WHAT NEEDS TO BE DONE → Retype the tail of the data exactly, starting at the line containing "nand2_1: 504 / 504" and stopping at the last line.

[Stored items from a collection]
───

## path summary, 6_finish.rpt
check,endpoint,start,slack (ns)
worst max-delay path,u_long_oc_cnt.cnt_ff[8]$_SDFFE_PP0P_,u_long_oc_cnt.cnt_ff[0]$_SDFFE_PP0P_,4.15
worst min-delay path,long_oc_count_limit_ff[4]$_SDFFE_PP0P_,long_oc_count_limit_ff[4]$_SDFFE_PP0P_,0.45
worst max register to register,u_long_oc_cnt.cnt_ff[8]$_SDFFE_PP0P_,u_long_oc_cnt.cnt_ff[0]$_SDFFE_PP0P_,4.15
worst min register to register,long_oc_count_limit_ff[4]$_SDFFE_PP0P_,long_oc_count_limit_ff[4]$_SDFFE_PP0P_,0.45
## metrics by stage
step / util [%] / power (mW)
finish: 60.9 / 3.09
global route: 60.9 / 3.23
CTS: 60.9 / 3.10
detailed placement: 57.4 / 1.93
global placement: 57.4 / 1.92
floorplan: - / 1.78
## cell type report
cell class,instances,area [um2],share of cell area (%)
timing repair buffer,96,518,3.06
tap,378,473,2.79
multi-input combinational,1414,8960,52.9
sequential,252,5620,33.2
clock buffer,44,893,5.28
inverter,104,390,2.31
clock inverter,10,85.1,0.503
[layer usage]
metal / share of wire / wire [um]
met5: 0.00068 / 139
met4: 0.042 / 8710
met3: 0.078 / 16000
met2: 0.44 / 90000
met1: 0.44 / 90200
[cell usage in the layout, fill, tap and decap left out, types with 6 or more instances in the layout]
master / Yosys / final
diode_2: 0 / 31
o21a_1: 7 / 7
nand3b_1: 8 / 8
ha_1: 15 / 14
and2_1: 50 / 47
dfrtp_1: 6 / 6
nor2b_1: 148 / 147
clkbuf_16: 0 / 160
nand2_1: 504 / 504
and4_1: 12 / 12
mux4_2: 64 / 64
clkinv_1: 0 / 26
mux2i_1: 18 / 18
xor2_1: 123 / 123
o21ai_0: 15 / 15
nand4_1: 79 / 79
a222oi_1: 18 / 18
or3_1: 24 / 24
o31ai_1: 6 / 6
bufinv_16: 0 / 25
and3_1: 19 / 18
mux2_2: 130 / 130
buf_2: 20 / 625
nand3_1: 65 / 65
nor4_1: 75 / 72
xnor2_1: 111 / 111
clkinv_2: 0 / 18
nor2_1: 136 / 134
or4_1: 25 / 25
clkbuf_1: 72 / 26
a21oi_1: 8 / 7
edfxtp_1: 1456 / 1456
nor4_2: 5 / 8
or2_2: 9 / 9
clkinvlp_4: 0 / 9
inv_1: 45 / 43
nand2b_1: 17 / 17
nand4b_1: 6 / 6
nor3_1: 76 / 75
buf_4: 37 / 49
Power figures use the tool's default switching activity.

───

RESULT OF THE TASK →
nand2_1: 504 / 504
and4_1: 12 / 12
mux4_2: 64 / 64
clkinv_1: 0 / 26
mux2i_1: 18 / 18
xor2_1: 123 / 123
o21ai_0: 15 / 15
nand4_1: 79 / 79
a222oi_1: 18 / 18
or3_1: 24 / 24
o31ai_1: 6 / 6
bufinv_16: 0 / 25
and3_1: 19 / 18
mux2_2: 130 / 130
buf_2: 20 / 625
nand3_1: 65 / 65
nor4_1: 75 / 72
xnor2_1: 111 / 111
clkinv_2: 0 / 18
nor2_1: 136 / 134
or4_1: 25 / 25
clkbuf_1: 72 / 26
a21oi_1: 8 / 7
edfxtp_1: 1456 / 1456
nor4_2: 5 / 8
or2_2: 9 / 9
clkinvlp_4: 0 / 9
inv_1: 45 / 43
nand2b_1: 17 / 17
nand4b_1: 6 / 6
nor3_1: 76 / 75
buf_4: 37 / 49
Power figures use the tool's default switching activity.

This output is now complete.